Get dimension of dataset
dim(game_data)## [1] 16598 11
From our inspection we can take few informations :
Video Games Sales dataset contains 16598 of rows and 11 columns
Each of columns names : Rank, Name, Platform, Year, Genre, Publisher, NA_Sales, EU_Sales, JP_Sales, Other_Sales, Global_Sales (Total worldwide sales in millions)
2.2 Data Cleaning & Coertions
Check the data type for each column using str(structure)
str(game_data)## 'data.frame': 16598 obs. of 11 variables:
## $ Rank : int 1 2 3 4 5 6 7 8 9 10 ...
## $ Name : chr "Wii Sports" "Super Mario Bros." "Mario Kart Wii" "Wii Sports Resort" ...
## $ Platform : chr "Wii" "NES" "Wii" "Wii" ...
## $ Year : chr "2006" "1985" "2008" "2009" ...
## $ Genre : chr "Sports" "Platform" "Racing" "Sports" ...
## $ Publisher : chr "Nintendo" "Nintendo" "Nintendo" "Nintendo" ...
## $ NA_Sales : num 41.5 29.1 15.8 15.8 11.3 ...
## $ EU_Sales : num 29.02 3.58 12.88 11.01 8.89 ...
## $ JP_Sales : num 3.77 6.81 3.79 3.28 10.22 ...
## $ Other_Sales : num 8.46 0.77 3.31 2.96 1 0.58 2.9 2.85 2.26 0.47 ...
## $ Global_Sales: num 82.7 40.2 35.8 33 31.4 ...
We can see from the result above, there are several data type that incorrect, let’s convert the data type to the correct type (Explicit Coertion)
game_data$Platform <- as.factor(game_data$Platform)
game_data$Year <- as.integer(game_data$Year)

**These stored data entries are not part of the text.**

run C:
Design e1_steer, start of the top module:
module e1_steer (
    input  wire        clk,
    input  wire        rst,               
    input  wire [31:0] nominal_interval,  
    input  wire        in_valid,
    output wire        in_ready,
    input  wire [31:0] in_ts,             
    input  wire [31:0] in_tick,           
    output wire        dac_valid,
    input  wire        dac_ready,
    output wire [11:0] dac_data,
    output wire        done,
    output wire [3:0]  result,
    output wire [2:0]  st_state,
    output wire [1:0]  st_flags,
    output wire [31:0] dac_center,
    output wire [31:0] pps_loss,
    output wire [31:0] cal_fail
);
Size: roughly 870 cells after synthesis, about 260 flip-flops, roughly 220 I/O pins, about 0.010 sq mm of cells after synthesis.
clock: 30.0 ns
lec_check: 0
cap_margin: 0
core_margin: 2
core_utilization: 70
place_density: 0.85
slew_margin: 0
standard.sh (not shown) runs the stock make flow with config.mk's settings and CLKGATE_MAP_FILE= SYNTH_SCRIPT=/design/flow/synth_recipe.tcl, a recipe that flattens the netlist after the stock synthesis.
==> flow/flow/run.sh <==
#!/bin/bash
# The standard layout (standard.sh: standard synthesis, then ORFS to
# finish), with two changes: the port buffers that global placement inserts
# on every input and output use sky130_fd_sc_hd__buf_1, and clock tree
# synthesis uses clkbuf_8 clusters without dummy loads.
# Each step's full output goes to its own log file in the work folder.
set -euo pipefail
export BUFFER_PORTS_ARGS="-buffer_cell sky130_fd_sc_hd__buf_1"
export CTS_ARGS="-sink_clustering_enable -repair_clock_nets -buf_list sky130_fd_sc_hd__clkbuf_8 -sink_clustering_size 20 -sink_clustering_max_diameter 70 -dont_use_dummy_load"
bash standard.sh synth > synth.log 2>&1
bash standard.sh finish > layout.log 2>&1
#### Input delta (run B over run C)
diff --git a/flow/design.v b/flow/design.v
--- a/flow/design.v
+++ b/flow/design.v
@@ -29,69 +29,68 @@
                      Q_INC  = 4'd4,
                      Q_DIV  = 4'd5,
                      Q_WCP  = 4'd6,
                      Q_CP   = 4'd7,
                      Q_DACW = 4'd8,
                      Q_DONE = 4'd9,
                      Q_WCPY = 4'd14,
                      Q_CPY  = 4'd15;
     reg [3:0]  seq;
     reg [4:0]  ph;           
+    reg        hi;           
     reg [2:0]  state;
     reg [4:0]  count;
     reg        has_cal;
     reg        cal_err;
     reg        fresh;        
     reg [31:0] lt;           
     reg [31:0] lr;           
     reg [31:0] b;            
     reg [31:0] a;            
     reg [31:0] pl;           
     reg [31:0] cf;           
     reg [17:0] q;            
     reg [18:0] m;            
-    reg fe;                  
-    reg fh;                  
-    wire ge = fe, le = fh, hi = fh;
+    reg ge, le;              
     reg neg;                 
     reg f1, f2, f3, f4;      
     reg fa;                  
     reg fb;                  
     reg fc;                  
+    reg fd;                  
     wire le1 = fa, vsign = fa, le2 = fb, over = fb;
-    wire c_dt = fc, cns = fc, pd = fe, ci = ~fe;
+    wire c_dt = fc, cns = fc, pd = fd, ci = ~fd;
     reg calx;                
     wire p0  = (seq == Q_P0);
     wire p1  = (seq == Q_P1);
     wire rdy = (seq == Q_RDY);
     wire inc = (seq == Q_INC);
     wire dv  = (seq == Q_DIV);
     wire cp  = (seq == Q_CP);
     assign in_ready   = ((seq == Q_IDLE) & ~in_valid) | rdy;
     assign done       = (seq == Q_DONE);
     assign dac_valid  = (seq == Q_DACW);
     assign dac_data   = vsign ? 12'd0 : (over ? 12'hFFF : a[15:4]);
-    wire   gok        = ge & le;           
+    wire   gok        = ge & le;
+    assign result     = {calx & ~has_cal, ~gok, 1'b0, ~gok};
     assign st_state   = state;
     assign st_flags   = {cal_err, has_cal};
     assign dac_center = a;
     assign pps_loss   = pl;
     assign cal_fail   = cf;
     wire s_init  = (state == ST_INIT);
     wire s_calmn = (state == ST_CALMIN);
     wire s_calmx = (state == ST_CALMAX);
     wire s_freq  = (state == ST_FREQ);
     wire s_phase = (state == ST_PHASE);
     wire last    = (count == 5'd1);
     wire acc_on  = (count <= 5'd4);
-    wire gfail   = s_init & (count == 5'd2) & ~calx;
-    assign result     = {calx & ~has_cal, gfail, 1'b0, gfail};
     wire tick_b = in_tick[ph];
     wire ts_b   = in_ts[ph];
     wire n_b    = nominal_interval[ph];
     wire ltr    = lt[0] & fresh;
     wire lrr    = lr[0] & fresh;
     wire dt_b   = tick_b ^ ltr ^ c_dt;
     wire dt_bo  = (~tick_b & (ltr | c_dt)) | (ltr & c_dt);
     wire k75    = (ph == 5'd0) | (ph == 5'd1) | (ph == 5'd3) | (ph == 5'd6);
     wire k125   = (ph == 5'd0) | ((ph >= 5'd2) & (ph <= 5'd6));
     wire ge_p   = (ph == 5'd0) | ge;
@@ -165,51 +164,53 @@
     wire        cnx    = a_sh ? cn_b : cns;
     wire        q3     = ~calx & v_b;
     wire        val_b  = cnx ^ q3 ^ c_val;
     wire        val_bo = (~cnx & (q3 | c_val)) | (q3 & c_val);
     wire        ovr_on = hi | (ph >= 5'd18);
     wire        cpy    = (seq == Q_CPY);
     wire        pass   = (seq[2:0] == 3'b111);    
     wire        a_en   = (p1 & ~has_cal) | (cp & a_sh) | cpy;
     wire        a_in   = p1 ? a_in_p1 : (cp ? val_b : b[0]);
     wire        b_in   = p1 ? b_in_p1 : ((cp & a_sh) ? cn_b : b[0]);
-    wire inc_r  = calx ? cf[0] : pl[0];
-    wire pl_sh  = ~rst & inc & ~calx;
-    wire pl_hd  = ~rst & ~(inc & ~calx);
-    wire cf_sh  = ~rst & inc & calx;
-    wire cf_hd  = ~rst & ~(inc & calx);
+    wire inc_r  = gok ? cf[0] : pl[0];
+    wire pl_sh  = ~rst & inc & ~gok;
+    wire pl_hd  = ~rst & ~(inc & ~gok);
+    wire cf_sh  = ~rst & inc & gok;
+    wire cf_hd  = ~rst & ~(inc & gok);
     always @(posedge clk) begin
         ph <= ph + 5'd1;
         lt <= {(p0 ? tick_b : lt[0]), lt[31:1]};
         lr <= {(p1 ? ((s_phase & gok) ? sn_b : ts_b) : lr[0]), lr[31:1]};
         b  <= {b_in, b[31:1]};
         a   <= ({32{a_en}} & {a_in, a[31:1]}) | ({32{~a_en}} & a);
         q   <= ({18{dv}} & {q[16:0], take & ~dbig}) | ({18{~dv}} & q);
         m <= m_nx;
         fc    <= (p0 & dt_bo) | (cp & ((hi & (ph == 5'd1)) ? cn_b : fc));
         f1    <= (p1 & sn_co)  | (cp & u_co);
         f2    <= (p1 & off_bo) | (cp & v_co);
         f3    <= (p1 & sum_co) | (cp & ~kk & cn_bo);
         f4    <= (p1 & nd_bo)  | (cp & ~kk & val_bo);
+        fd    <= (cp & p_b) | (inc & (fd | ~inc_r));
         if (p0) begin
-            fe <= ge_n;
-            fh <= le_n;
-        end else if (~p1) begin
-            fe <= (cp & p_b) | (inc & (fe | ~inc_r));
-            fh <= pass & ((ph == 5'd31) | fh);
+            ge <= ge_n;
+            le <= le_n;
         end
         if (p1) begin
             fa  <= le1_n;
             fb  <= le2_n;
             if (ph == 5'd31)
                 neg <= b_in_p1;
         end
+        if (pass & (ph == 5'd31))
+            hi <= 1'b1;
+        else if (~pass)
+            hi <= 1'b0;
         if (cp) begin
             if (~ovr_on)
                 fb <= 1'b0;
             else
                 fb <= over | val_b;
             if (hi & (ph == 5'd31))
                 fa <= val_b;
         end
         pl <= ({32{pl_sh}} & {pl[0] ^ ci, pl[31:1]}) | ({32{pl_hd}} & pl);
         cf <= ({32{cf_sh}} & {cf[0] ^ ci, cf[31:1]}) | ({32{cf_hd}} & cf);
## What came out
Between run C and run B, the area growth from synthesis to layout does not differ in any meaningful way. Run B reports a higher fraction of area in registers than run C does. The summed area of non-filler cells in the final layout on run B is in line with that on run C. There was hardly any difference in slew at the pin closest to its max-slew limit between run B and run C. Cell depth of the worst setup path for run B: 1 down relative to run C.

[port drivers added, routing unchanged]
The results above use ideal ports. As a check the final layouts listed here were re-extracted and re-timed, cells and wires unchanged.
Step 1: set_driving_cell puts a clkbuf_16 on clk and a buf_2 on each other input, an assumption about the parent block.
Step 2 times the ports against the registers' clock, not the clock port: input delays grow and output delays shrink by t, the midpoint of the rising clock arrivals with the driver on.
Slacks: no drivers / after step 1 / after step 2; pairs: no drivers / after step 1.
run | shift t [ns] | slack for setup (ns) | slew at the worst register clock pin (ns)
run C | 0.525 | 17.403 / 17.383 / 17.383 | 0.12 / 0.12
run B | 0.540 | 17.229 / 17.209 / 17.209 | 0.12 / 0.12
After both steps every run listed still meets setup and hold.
Context: an optimization exercise on an open-source flow, tuned for small area. The choices shown serve that exercise and are no tape-out recipe.
Function was checked by simulation only, so behaviour that the tests miss may differ from the original.
Power is estimated from default activity; no workload was simulated.

Design romprog_core, start of the top module:
module romprog_core (
    input  wire        clk,
    input  wire        rst,
    input  wire        rx_valid,
    input  wire [7:0]  rx_data,
    output wire        rx_ready,
    output wire        tx_valid,
    output wire [7:0]  tx_data,
    input  wire        tx_ready,
    output wire        flash_req_valid,
    output reg  [2:0]  flash_op,
    output wire [31:0] flash_addr,
    output wire [7:0]  flash_wdata,
    input  wire        flash_resp_valid,
    input  wire [7:0]  flash_rdata
);
    localparam [2:0] M_RX = 3'd0, M_CHK = 3'd1, M_XPREP = 3'd2, M_XREQ = 3'd3,
                     M_XPOST = 3'd4, M_XCRC = 3'd5, M_TOPEN = 3'd6, M_TBODY = 3'd7;
    localparam [1:0] D_IDLE = 2'd0, D_IN = 2'd1, D_ESC = 2'd2;
    reg  [2:0]   main;
    reg  [1:0]   dec;
    reg          tv;         
    reg  [5:0]   cnt;        
    reg  [6:0]   idx;        
    reg  [511:0] ring;
    reg  [7:0]   opc;
    reg  [7:0]   tl;         
    reg  [15:0]  A;          
    reg          hiA;        
    reg          L, Z;       
    reg  [1:0]   st;
    reg  [15:0]  C;          
    reg          p;          
    reg  [7:0]   R;          
    wire [7:0] ro = ring[511:504];         
    wire       slot_ok = (cnt == idx[5:0]);
    assign rx_ready = (main == M_RX) && ((dec == D_IDLE) || slot_ok);
    wire take  = rx_valid && rx_ready;
    wire is7E  = (rx_data == 8'h7E);
    wire is7D  = (rx_data == 8'h7D);
    wire full  = (idx == 7'd71);
    wire app   = take && !is7E && !full &&
                 (((dec == D_IN) && !is7D) || (dec == D_ESC));
    wire [7:0] v = rx_data ^ {2'b00, (dec == D_ESC), 5'b00000};
    wire [6:0] n = idx;
    wire op_ping = (opc == 8'd0), op_id = (opc == 8'd1), op_rd = (opc == 8'd2),
         op_wr = (opc == 8'd3), op_crc = (opc == 8'd4), op_er = (opc == 8'd5),
         op_chip = (opc == 8'd6);
    wire hdr_ok = (n >= 7'd3) && (tl == {1'b0, n});
    wire len_ok = ((op_ping || op_id || op_chip) && n == 7'd3) ||
                  (op_rd && n == 7'd8) || (op_wr && n >= 7'd8) ||
                  ((op_crc || op_er) && n == 7'd11);
  ...
Size in the first run: roughly 1300 cells after synthesis, ~590 flip-flops.
clock: 10.0 ns
lec_check: 0
cap_margin: 20
core_margin: 2
core_utilization: 40
cts_cluster_diameter: 80
cts_cluster_size: 30
place_density: 0.6
slew_margin: 20
run.sh (not shown) runs the stock make flow with config.mk's settings and CLKGATE_MAP_FILE= SYNTH_SCRIPT=/design/flow/synth_recipe.tcl, a recipe that flattens the netlist after the stock synthesis.
Change:
--- a/flow/config.mk
+++ b/flow/config.mk
@@ -10 +10 @@
-export CORE_UTILIZATION = 40
+export CORE_UTILIZATION = 70
@@ -13 +13 @@
-export PLACE_DENSITY = 0.6
+export PLACE_DENSITY = 0.8
What happened:
- setup slack got worse by 0.079 ns
- die area came out lower by well over a third
- design area decreases by a few percent
- wire length rose by about a fifth
- global-route usage rises by 15 points
- sequential share of layout area increases by 1.6 points
- via count is higher by a few percent
Change:
==> flow/flow/run.sh (new file) <==
#!/bin/bash
# Layout flow: the standard ORFS layout (standard.sh), with two changes:
#  - the port buffers are the smallest buffer cell, buf_1, instead of the one
#    buffer_ports picks by default (clkdlybuf4s50_1);
#  - clock tree synthesis clusters more sinks per buffer and inserts no dummy
#    loads.
# Each tool's full output stays in orfs/logs/ (ORFS writes one log per step);
# the make output is kept in flow_make.log.
set -euo pipefail
export BUFFER_PORTS_ARGS="-buffer_cell sky130_fd_sc_hd__buf_1"
export CTS_ARGS="-sink_clustering_enable -repair_clock_nets -dont_use_dummy_load -sink_clustering_size 30 -sink_clustering_max_diameter 80"
bash standard.sh > flow_make.log 2>&1
==> flow/standard.sh (new file) <==
#!/bin/bash
# synth_recipe.tcl (not shown) runs the flow's synth.tcl, then flattens the netlist and writes it again
# the make line also repeats each setting of config.mk as NAME=value (left out here)
make -C /OpenROAD-flow-scripts/flow DESIGN_CONFIG=/design/flow/config.mk WORK_HOME=/design/flow/orfs CLKGATE_MAP_FILE= SYNTH_SCRIPT=/design/flow/synth_recipe.tcl "${@:-finish}"
--- a/flow/config.mk
+++ b/flow/config.mk
@@ -11,2 +10,0 @@
-export CTS_CLUSTER_DIAMETER = 80
-export CTS_CLUSTER_SIZE = 30
removed: flow/run.sh
Result: Die area does not change. Non-clock buffer count goes up by 5. Cell count is about the same. Clock skew goes up by 0.024 ns. Final area goes down by 2.3%.

---

Setup of run 1:
Another version of the RTL of romprog_core (not shown whole).
For scale: about 1,300 cells after synthesis, roughly 590 flip-flops.
Settings: LEC_CHECK=0, CAP_MARGIN=20, CORE_MARGIN=2, CORE_UTILIZATION=60, PLACE_DENSITY=0.75, SLEW_MARGIN=20; clock period 10.0 ns.
standard.sh (not shown) runs the stock make flow with config.mk's settings and CLKGATE_MAP_FILE= SYNTH_SCRIPT=/design/flow/synth_recipe.tcl, a recipe that flattens the netlist after the stock synthesis.
==> flow/flow/run.sh <==
#!/bin/bash
# Layout flow: the standard ORFS layout (standard.sh), with these changes:
#  - the port buffers are the smallest buffer cell, buf_1, instead of the one
#    buffer_ports picks by default (clkdlybuf4s50_1);
#  - clock tree synthesis clusters more sinks per buffer and inserts no dummy
#    loads;
#  - before global routing, gates on paths with slack are sized down
#    (pre_grt.tcl); global routing's repair then fixes slew and capacitance.
# Each tool's full output stays in orfs/logs/ (ORFS writes one log per step);
# the make output is kept in flow_make.log.
set -euo pipefail
export BUFFER_PORTS_ARGS="-buffer_cell sky130_fd_sc_hd__buf_1"
export CTS_ARGS="-sink_clustering_enable -repair_clock_nets -dont_use_dummy_load -sink_clustering_size 30 -sink_clustering_max_diameter 80"
export PRE_GLOBAL_ROUTE_TCL="$PWD/flow/pre_grt.tcl"
bash standard.sh > flow_make.log 2>&1
==> flow/flow/pre_grt.tcl <==
# Runs at the start of ORFS's global route step (PRE_GLOBAL_ROUTE_TCL), on the
# placed design with its clock tree: size down gates on paths with slack. The
# global route step then repairs slew and capacitance as usual.
estimate_parasitics -placement
repair_timing -recover_power 100 -match_cell_footprint -verbose
detailed_placement
Edits applied to the flow inputs when going from run 1 to run 2:
==> flow/flow/run.sh <==
#!/bin/bash
# Layout flow: the standard ORFS layout (standard.sh), with two changes:
#  - the port buffers are the smallest buffer cell, buf_1, instead of the one
#    buffer_ports picks by default (clkdlybuf4s50_1);
#  - clock tree synthesis clusters more sinks per buffer and inserts no dummy
#    loads;
#  - global routing recovers power (RECOVER_POWER): gates on paths with slack
#    are sized down, which also makes them smaller.
# Each tool's full output stays in orfs/logs/ (ORFS writes one log per step);
# the make output is kept in flow_make.log.
set -euo pipefail
export BUFFER_PORTS_ARGS="-buffer_cell sky130_fd_sc_hd__buf_1"
export CTS_ARGS="-sink_clustering_enable -repair_clock_nets -dont_use_dummy_load -sink_clustering_size 30 -sink_clustering_max_diameter 80"
export RECOVER_POWER=100
bash standard.sh > flow_make.log 2>&1
removed: flow/flow/pre_grt.tcl
## What came out
- Run 2 ran in full, but the layout does not pass; the checks complain about capacitance limit, slew limit.
- Fmax: run 2 below run 1
- ~same share of final layout cell area taken by non-clock buffers in run 2 and run 1
- In the reports for run 2 and run 1, the larger relative slew slack belongs to run 1.
- Fraction of area in registers across run 2 and run 1: no real change.
- ~same overall power consumption in run 2 and run 1
- Path length in cells of the critical path: run 2 higher than run 1
### run 2 -> run 3
==> flow/flow/run.sh <==
#!/bin/bash
# Layout flow: the standard ORFS layout (standard.sh), with two changes:
#  - the port buffers are the smallest buffer cell, buf_1, instead of the one
#    buffer_ports picks by default (clkdlybuf4s50_1);
#  - clock tree synthesis clusters more sinks per buffer and inserts no dummy
#    loads.
# Each tool's full output stays in orfs/logs/ (ORFS writes one log per step);
# the make output is kept in flow_make.log.
set -euo pipefail
export BUFFER_PORTS_ARGS="-buffer_cell sky130_fd_sc_hd__buf_1"
export CTS_ARGS="-sink_clustering_enable -repair_clock_nets -dont_use_dummy_load -sink_clustering_size 30 -sink_clustering_max_diameter 80"
bash standard.sh > flow_make.log 2>&1
### Flow results
- Run 3 completed every stage of the flow, and the final layout passed the timing, DRC and antenna checks.
- Run 3 vs run 2: slew of the pin with the lowest slew margin down in run 3
- Going from run 2 to run 3, part of the total power dissipated in the clock network comparable, worst path arrival time now smaller.
- Across both runs, critical path depth was lower for run 3 than for run 2.
- ~same post-CTS setup buffer count in run 3 and run 2
- Per the comparison of run 3 with run 2, highest cell delay on the worst timing path has decreased; detailed-route wire length per cell has remained practically unchanged.
- Fraction of area in registers: run 3 vs run 2 down 0.19 points
- Measured against run 3, the met3 layer wire length in the routed design of run 2 comes out at 0.871 times the reference value.
- Sort run 3 and run 2 by worst slack on hold paths asc -> top: run 2
> inputs changed (run 3 -> run 4)
- CORE_UTILIZATION changed from 60 to 70
- PLACE_DENSITY changed from 0.75 to 0.8
Findings:
- Worst setup margin for run 4: 0.0076 ns down relative to run 3
- Taking run 3 as the reference, in run 4 overall power consumption now larger, cell leakage power closely matched the old numbers, data-path buffer share of cell area in the final layout now sits at about the same level.
- Run 4 against run 3: pre-CTS setup slack dropped 0.10 ns, share of the final layout cell area in sequential cells now sits higher.
- met2 as the layer carrying the most global-route usage was reported by run 4, and met1 by run 3.

---

== Q ==
Another version of the RTL of romprog_core (not shown whole).
Size in the first run: about 1300 cells after synthesis, about 75 I/O pins, about 0.016 mm^2 of cells after synthesis.
clock: 10.0 ns
lec_check: 0
cap_margin: 0
core_margin: 2
core_utilization: 60
place_density: 0.75
slew_margin: 0
==> flow/flow/run.sh <==
#!/bin/bash
# Layout flow: the standard ORFS layout (standard.sh), with two changes:
#  - the port buffers are the smallest buffer cell, buf_1, instead of the one
#    buffer_ports picks by default (clkdlybuf4s50_1);
#  - clock tree synthesis uses clkbuf_8 buffers, clusters sinks for them and inserts no dummy
#    loads.
# Each tool's full output stays in orfs/logs/ (ORFS writes one log per step);
# the make output is kept in flow_make.log.
set -euo pipefail
export BUFFER_PORTS_ARGS="-buffer_cell sky130_fd_sc_hd__buf_1"
export CTS_ARGS="-sink_clustering_enable -repair_clock_nets -dont_use_dummy_load -buf_list sky130_fd_sc_hd__clkbuf_8 -sink_clustering_size 20 -sink_clustering_max_diameter 60"
bash standard.sh > flow_make.log 2>&1
### Q -> T
Settings: swapping 0 for 20 in SLEW_MARGIN; swapping 0 for 20 in CAP_MARGIN.
==> run notes <==
On sum of internal, switching and leakage power, T and Q are neck and neck. Per the comparison of T with Q, power drawn by the clock network now sits at about the same level, post-detailed-route wirelength per cell now sits at about the same level, via density per instance now sits higher, XOR/XNOR share of the synthesized area now sits at about the same level. T: worst setup slack 0.0077 ns above Q. Cell area after layout essentially unchanged between T and Q.

## port drivers added, routing unchanged
No port has a modelled driver above. Below, the same layouts with a new extraction and two added sets of constraints.
Step 1 assumes that a clkbuf_16 drives the clock port and a buf_2 every other input.
Step 2 moves the port delays by t, midway between the first and last clock arrival at a register: inputs arrive t later, outputs are due t later. That takes back most of the time a late clock gives input paths.
Three values: ideal ports, drivers, drivers and shift; two values: the first two.
| run | shift t [ns] | setup slack, ns | worst setup path after step 2 | latest minus earliest clock arrival (ns) |
|---|---|---|---|---|
| the first run of note 1 | 0.630 | 4.677 / 4.621 / 4.373 | input to register | 0.028 / 0.028 |
| the second run of note 1 | 0.599 | 4.598 / 4.550 / 4.398 | input to register | 0.018 / 0.018 |
| the third run of note 1 | 0.586 | 4.899 / 4.846 / 5.019 | input to register | 0.044 / 0.044 |
| run 1 | 0.605 | 4.938 / 4.885 / 4.651 | input to register | 0.045 / 0.045 |
| run 2 | 0.603 | 4.479 / 4.428 / 4.189 | input to register | 0.045 / 0.046 |
| run 3 | 0.603 | 4.883 / 4.831 / 4.828 | input to register | 0.044 / 0.043 |
| run 4 | 0.583 | 4.875 / 4.824 / 5.036 | input to register | 0.063 / 0.063 |
| Q | 0.570 | 5.059 / 5.017 / 5.104 | input to register | 0.093 / 0.092 |
| T | 0.572 | 5.067 / 5.025 / 5.117 | input to register | 0.089 / 0.089 |
For the first run of note 1, which loses most, drivers alone change the setup slack by -0.056 ns; drivers and shift together by -0.304 ns.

game_data$Publisher <- as.factor(game_data$Publisher)
game_data$Genre <- as.factor(game_data$Genre)
str(game_data)## 'data.frame': 16598 obs. of 11 variables:
## $ Rank : int 1 2 3 4 5 6 7 8 9 10 ...
## $ Name : chr "Wii Sports" "Super Mario Bros." "Mario Kart Wii" "Wii Sports Resort" ...
## $ Platform : Factor w/ 31 levels "2600","3DO","3DS",..: 26 12 26 26 6 6 5 26 26 12 ...
## $ Year : int 2006 1985 2008 2009 1996 1989 2006 2006 2009 1984 ...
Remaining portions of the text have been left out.